**Task item**
Go through the listing below. Copy each line that has the string "sleepMode".

**Input material**

`src/hw/awr_map.svh`:
```
`ifndef AWR_MAP_SVH
`define AWR_MAP_SVH

// Byte offsets on the register bus, one aligned word each
`define AWR_OFS_RCSC   8'h00
`define AWR_OFS_RXBUF  8'h04
`define AWR_OFS_TXSC   8'h08
`define AWR_OFS_BAUD   8'h0C
`define AWR_OFS_DIVH   8'h10
`define AWR_OFS_DIVL   8'h14
`define AWR_OFS_INTC   8'h18

// Receive status/control field positions
`define AWR_RCSC_SERIAL_PORT_ENABLE  7
`define AWR_RCSC_RX9   6
`define AWR_RCSC_CONTINUOUS_RECEIVE_ENABLE  4
`define AWR_RCSC_ADDRESS_FILTER_ENABLE 3
`define AWR_RCSC_FRAMING_ERROR_FLAG  2
`define AWR_RCSC_OVERRUN_ERROR_FLAG  1
`define AWR_RCSC_RECEIVED_NINTH_BIT  0

// Transmit status/control fields the receiver depends on
`define AWR_TXSC_SYNC  4
`define AWR_TXSC_BRGH  2

// Baud control field positions
`define AWR_BAUD_RCIDL 6
`define AWR_BAUD_BRG16 3
`define AWR_BAUD_WUE   1

// Interrupt control field positions
`define AWR_INTC_IE    1
`define AWR_INTC_FLAG  0

// Reset values
`define AWR_RST_BYTE   8'h00
`define AWR_RST_WORD   32'h0000_0000

// Oversampling ratio of the data recovery shifter
`define AWR_OVERSAMPLE 16
// Extra prescale in the slow x64 mode
`define AWR_SLOW_PRESC 2'h3

`endif

```
`src/hw/awr_pkg.sv`:
```
package awr_pkg;

  // Receiver sequencer states
  typedef enum logic [2:0] {
    AWR_IDLE,
    AWR_START,
    AWR_DATA,
    AWR_STOP,
    AWR_WAKE_ARM,
    AWR_WAKE_LOW
  } awr_state_type;

endpackage

```
`src/hw/awr_receiver.sv`:
```
`timescale 1ns/1ps
`include "awr_map.svh"

module awr_receiver #(
  parameter int OVS = `AWR_OVERSAMPLE
) (
  input  logic        mclk,
  input  logic        sys_rst,
  input  logic        hsel,
  input  logic [31:0] haddr,
  input  logic [1:0]  htrans,
  input  logic        hwrite,
  input  logic [2:0]  hsize,
  input  logic [31:0] hwdata,
  input  logic        hready,
  output logic [31:0] hrdata,
  output logic        hreadyout,
  output logic        hresp,
  input  logic        serialReceiveLine,
  input  logic        sleepMode,
  output logic        rxIntReq
);
  import awr_pkg::*;

  localparam int SW = $clog2(OVS);
  localparam logic [SW-1:0] LAST = SW'(OVS - 1);
  localparam logic [SW-1:0] MID  = SW'(OVS / 2 - 1);

  // The counters below rely on a power of two that fits the mid-bit logic
  if (OVS < 4 || OVS > 64 || (OVS & (OVS - 1)) != 0) begin : g_chk
    $error("OVS must be a power of two from 4 to 64");
  end

  logic          serialPortEnable_q;
  logic          ninthBitReceiveEnable_q;
  logic          continuousReceiveEnable_q;
  logic          addressFilterEnable_q;
  logic          framingErrorFlag_q;
  logic          overrunErrorFlag_q;
  logic          receivedNinthBit_q;
  logic [7:0]    receiveBuffer_q;
  logic          receiveCompleteFlag_q;
  logic          receiveInterruptEnable_q;
  logic          wakeOnBreakEnable_q;
  logic          clockedMode_q;
  logic          highSpeed_q;
  logic          wideDivisor_q;
  logic [7:0]    divHigh_q;
  logic [7:0]    divLow_q;
  logic          wrPend_q;
  logic [7:0]    wrAddr_q;
  logic [31:0]   hrdata_q;
  logic          lineS1_q;
  logic          lineS2_q;
  logic          lineS3_q;
  logic          line_q;
  logic          lineP_q;
  logic [15:0]   brgCnt_q;
  logic [1:0]    presc_q;
  awr_state_type state_q;
  logic [SW-1:0] smpCnt_q;
  logic [3:0]    bitCnt_q;
  logic [8:0]    shift_q;

  logic          addrPhase;
  logic          rdBuffer;
  logic          fallEdge;
  logic          riseEdge;
  logic          baudTick;
  logic          sampTick;
  logic          rxActive;
  logic          wakeMode;
  logic          frameDone;
  logic          frameAccept;
  logic          frameLoad;
  logic          overrunHit;
  logic          wakeEvent;
  logic          wakeDone;
  logic          rxIdle;
  logic [15:0]   divisor;
  logic [3:0]    lastBit;
  logic [7:0]    frameData;
  logic [7:0]    rdByte;

  // Write strobe for one register, used by every write process
  function automatic logic wrHit(input logic [7:0] ofs);
    wrHit = wrPend_q && (wrAddr_q == ofs);
  endfunction

  // Zero-wait slave: every transfer completes in one data phase, OKAY
  assign hreadyout = 1'b1;
  assign hresp     = 1'b0;
  assign hrdata    = hrdata_q;
  assign addrPhase = hsel && hready && htrans[1];
  assign rdBuffer  = addrPhase && !hwrite && (haddr[7:0] == `AWR_OFS_RXBUF);

  // Capture the address phase; the write lands in the data phase
  always_ff @(posedge mclk) begin
    if (sys_rst) begin
      wrPend_q <= 1'b0;
      wrAddr_q <= `AWR_RST_BYTE;
    end else begin
      wrPend_q <= addrPhase && hwrite;
      wrAddr_q <= haddr[7:0];
    end
  end

  // Read multiplexer; unmapped words read as zero
  always_comb begin
    rdByte = `AWR_RST_BYTE;
    case (haddr[7:0])
      `AWR_OFS_RCSC: begin
        rdByte[`AWR_RCSC_SERIAL_PORT_ENABLE]  = serialPortEnable_q;
        rdByte[`AWR_RCSC_RX9]   = ninthBitReceiveEnable_q;
        rdByte[`AWR_RCSC_CONTINUOUS_RECEIVE_ENABLE]  = continuousReceiveEnable_q;
        rdByte[`AWR_RCSC_ADDRESS_FILTER_ENABLE] = addressFilterEnable_q;
        rdByte[`AWR_RCSC_FRAMING_ERROR_FLAG]  = framingErrorFlag_q;
        rdByte[`AWR_RCSC_OVERRUN_ERROR_FLAG]  = overrunErrorFlag_q;
        rdByte[`AWR_RCSC_RECEIVED_NINTH_BIT]  = receivedNinthBit_q;
      end
      `AWR_OFS_RXBUF: rdByte = receiveBuffer_q;
      `AWR_OFS_TXSC: begin
        rdByte[`AWR_TXSC_SYNC]  = clockedMode_q;
        rdByte[`AWR_TXSC_BRGH]  = highSpeed_q;
      end
      `AWR_OFS_BAUD: begin
        rdByte[`AWR_BAUD_RCIDL] = rxIdle;
        rdByte[`AWR_BAUD_BRG16] = wideDivisor_q;
        rdByte[`AWR_BAUD_WUE]   = wakeOnBreakEnable_q;
      end
      `AWR_OFS_DIVH: rdByte = divHigh_q;
      `AWR_OFS_DIVL: rdByte = divLow_q;
      `AWR_OFS_INTC: begin
        rdByte[`AWR_INTC_IE]    = receiveInterruptEnable_q;
        rdByte[`AWR_INTC_FLAG]  = receiveCompleteFlag_q;
      end
      default: rdByte = `AWR_RST_BYTE;
    endcase
  end

  // Read data is registered at the address phase, held in the data phase
  always_ff @(posedge mclk) begin
    if (sys_rst) begin
      hrdata_q <= `AWR_RST_WORD;
    end else if (addrPhase && !hwrite) begin
      hrdata_q <= {24'h00_0000, rdByte};
    end
  end

  // Receive status/control: software writable control bits
  always_ff @(posedge mclk) begin
    if (sys_rst) begin
      serialPortEnable_q        <= 1'b0;
      ninthBitReceiveEnable_q   <= 1'b0;
      continuousReceiveEnable_q <= 1'b0;
      addressFilterEnable_q     <= 1'b0;
    end else if (wrHit(`AWR_OFS_RCSC)) begin
      serialPortEnable_q        <= hwdata[`AWR_RCSC_SERIAL_PORT_ENABLE];
      ninthBitReceiveEnable_q   <= hwdata[`AWR_RCSC_RX9];
      continuousReceiveEnable_q <= hwdata[`AWR_RCSC_CONTINUOUS_RECEIVE_ENABLE];
      addressFilterEnable_q     <= hwdata[`AWR_RCSC_ADDRESS_FILTER_ENABLE];
    end
  end

  // Mode and rate selection shared with the absent transmitter
  always_ff @(posedge mclk) begin
    if (sys_rst) begin
      clockedMode_q <= 1'b0;
      highSpeed_q   <= 1'b0;
      wideDivisor_q <= 1'b0;
      divHigh_q     <= `AWR_RST_BYTE;
      divLow_q      <= `AWR_RST_BYTE;
    end else begin
      if (wrHit(`AWR_OFS_TXSC)) begin
        clockedMode_q <= hwdata[`AWR_TXSC_SYNC];
        highSpeed_q   <= hwdata[`AWR_TXSC_BRGH];
      end
      if (wrHit(`AWR_OFS_BAUD)) begin
        wideDivisor_q <= hwdata[`AWR_BAUD_BRG16];
      end
      if (wrHit(`AWR_OFS_DIVH)) begin
        divHigh_q <= hwdata[7:0];
      end
      if (wrHit(`AWR_OFS_DIVL)) begin
        divLow_q <= hwdata[7:0];
      end
    end
  end

  // Interrupt enable lives in its own control word
  always_ff @(posedge mclk) begin
    if (sys_rst) begin
      receiveInterruptEnable_q <= 1'b0;
    end else if (wrHit(`AWR_OFS_INTC)) begin
      receiveInterruptEnable_q <= hwdata[`AWR_INTC_IE];
    end
  end

  // hardware auto-clear
  // A software write in the same cycle wins, so a fresh arm is never lost
  always_ff @(posedge mclk) begin
    if (sys_rst) begin
      wakeOnBreakEnable_q <= 1'b0;
    end else if (wrHit(`AWR_OFS_BAUD)) begin
      wakeOnBreakEnable_q <= hwdata[`AWR_BAUD_WUE];
    end else if (wakeDone) begin
      wakeOnBreakEnable_q <= 1'b0;
    end
  end

  // Three-stage pin synchroniser; a level counts once stages two and three agree
  always_ff @(posedge mclk) begin
    if (sys_rst) begin
      lineS1_q <= 1'b1;
      lineS2_q <= 1'b1;
      lineS3_q <= 1'b1;
      line_q   <= 1'b1;
      lineP_q  <= 1'b1;
    end else begin
      lineS1_q <= serialReceiveLine;
      lineS2_q <= lineS1_q;
      lineS3_q <= lineS2_q;
      if (lineS2_q == lineS3_q) begin
        line_q <= lineS3_q;
      end
      lineP_q <= line_q;
    end
  end

  assign fallEdge = lineP_q && !line_q;
  assign riseEdge = !lineP_q && line_q;

  // Divisor width follows the 16-bit select; otherwise high byte ignored
  assign divisor = wideDivisor_q ? {divHigh_q, divLow_q} : {8'h00, divLow_q};

  always_ff @(posedge mclk) begin
    if (sys_rst) begin
      brgCnt_q <= 16'h0000;
      presc_q  <= 2'h0;
    end else if (!sleepMode) begin
      if (baudTick) begin
        brgCnt_q <= divisor;
        presc_q  <= presc_q + 2'h1;
      end else begin
        brgCnt_q <= brgCnt_q - 16'h0001;
      end
    end
  end

  // x16 sample enable
  // Slow mode divides by four more so the sample rate stays sixteen per bit
  assign baudTick = !sleepMode && (brgCnt_q == 16'h0000);
  assign sampTick = baudTick &&
                    (highSpeed_q || wideDivisor_q || presc_q == `AWR_SLOW_PRESC);

  // continuous enable gate
  // An overrun freezes reception until software clears the receive enable
  assign rxActive = serialPortEnable_q && !clockedMode_q &&
                    continuousReceiveEnable_q && !sleepMode && !overrunErrorFlag_q;
  assign wakeMode = wakeOnBreakEnable_q && serialPortEnable_q && !clockedMode_q;
  assign rxIdle   = (state_q == AWR_IDLE);

  assign lastBit = ninthBitReceiveEnable_q ? 4'h8 : 4'h7;

  // Receive sequencer: start check at mid-bit, then one sample per bit time
  always_ff @(posedge mclk) begin
    if (sys_rst) begin
      state_q  <= AWR_IDLE;
      smpCnt_q <= '0;
      bitCnt_q <= 4'h0;
      shift_q  <= 9'h000;
    end else if (wakeMode) begin
      case (state_q)
        AWR_WAKE_ARM: begin
          if (fallEdge) begin
            state_q <= AWR_WAKE_LOW;
          end
        end
        AWR_WAKE_LOW: begin
          // rising edge resumes
          // A re-arm written in the same cycle keeps the enable set, so arm again
          if (riseEdge) begin
            state_q <= (wrHit(`AWR_OFS_BAUD) && hwdata[`AWR_BAUD_WUE]) ? AWR_WAKE_ARM :
                                                                       AWR_IDLE;
          end
        end
        default: state_q <= AWR_WAKE_ARM;
      endcase
    end else if (!rxActive) begin
      state_q <= AWR_IDLE;
    end else begin
      case (state_q)
        AWR_IDLE: begin
          smpCnt_q <= '0;
          if (!line_q) begin
            state_q <= AWR_START;
          end
        end
        AWR_START: begin
          if (sampTick) begin
            smpCnt_q <= smpCnt_q + 1'b1;
            if (smpCnt_q == MID) begin
              // A glitch shorter than half a bit is not a start
              state_q  <= line_q ? AWR_IDLE : AWR_DATA;
              smpCnt_q <= '0;
              bitCnt_q <= 4'h0;
            end
          end
        end
        AWR_DATA: begin
          if (sampTick) begin
            smpCnt_q <= smpCnt_q + 1'b1;
            if (smpCnt_q == LAST) begin
              shift_q  <= {line_q, shift_q[8:1]};
              bitCnt_q <= bitCnt_q + 4'h1;
              if (bitCnt_q == lastBit) begin
                state_q <= AWR_STOP;
              end
            end
          end
        end
        AWR_STOP: begin
          if (sampTick) begin
            smpCnt_q <= smpCnt_q + 1'b1;
            if (smpCnt_q == LAST) begin
              state_q <= AWR_IDLE;
            end
          end
        end
        default: state_q <= AWR_IDLE;
      endcase
    end
  end

  // Frame ends at the stop-bit sample point
  assign frameDone = rxActive && !wakeMode && (state_q == AWR_STOP) &&
                     sampTick && (smpCnt_q == LAST);
  assign frameAccept = frameDone &&
                       !(addressFilterEnable_q && ninthBitReceiveEnable_q && !shift_q[8]);
  // An unread buffer makes the new frame an overrun, the old byte is kept
  assign frameLoad  = frameAccept && !receiveCompleteFlag_q;
  assign overrunHit = frameAccept && receiveCompleteFlag_q;
  // Eight-bit frames sit one place higher in the shifter
  assign frameData  = ninthBitReceiveEnable_q ? shift_q[7:0] : shift_q[8:1];
  assign wakeEvent  = wakeMode && (state_q == AWR_WAKE_ARM) && fallEdge;
  assign wakeDone   = wakeMode && (state_q == AWR_WAKE_LOW) && riseEdge;

  always_ff @(posedge mclk) begin
    if (sys_rst) begin
      receiveBuffer_q    <= `AWR_RST_BYTE;
      receivedNinthBit_q <= 1'b0;
    end else if (frameLoad) begin
      receiveBuffer_q    <= frameData;
      receivedNinthBit_q <= ninthBitReceiveEnable_q && shift_q[8];
    end
  end

  always_ff @(posedge mclk) begin
    if (sys_rst) begin
      framingErrorFlag_q <= 1'b0;
      overrunErrorFlag_q <= 1'b0;
    end else if (!continuousReceiveEnable_q) begin
      framingErrorFlag_q <= 1'b0;
      overrunErrorFlag_q <= 1'b0;
    end else begin
      if (frameLoad) begin
        framingErrorFlag_q <= !line_q;
      end
      if (overrunHit) begin
        overrunErrorFlag_q <= 1'b1;
      end
    end
  end

  // buffer read clears
  // A set in the same cycle as the read wins so no event is dropped
  always_ff @(posedge mclk) begin
    if (sys_rst) begin
      receiveCompleteFlag_q <= 1'b0;
    end else if (frameLoad || wakeEvent) begin
      receiveCompleteFlag_q <= 1'b1;
    end else if (rdBuffer) begin
      receiveCompleteFlag_q <= 1'b0;
    end
  end

  assign rxIntReq = receiveCompleteFlag_q && receiveInterruptEnable_q;
endmodule

```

**Written response**
  input  logic        sleepMode,
    end else if (!sleepMode) begin
  assign baudTick = !sleepMode && (brgCnt_q == 16'h0000);
                    continuousReceiveEnable_q && !sleepMode && !overrunErrorFlag_q;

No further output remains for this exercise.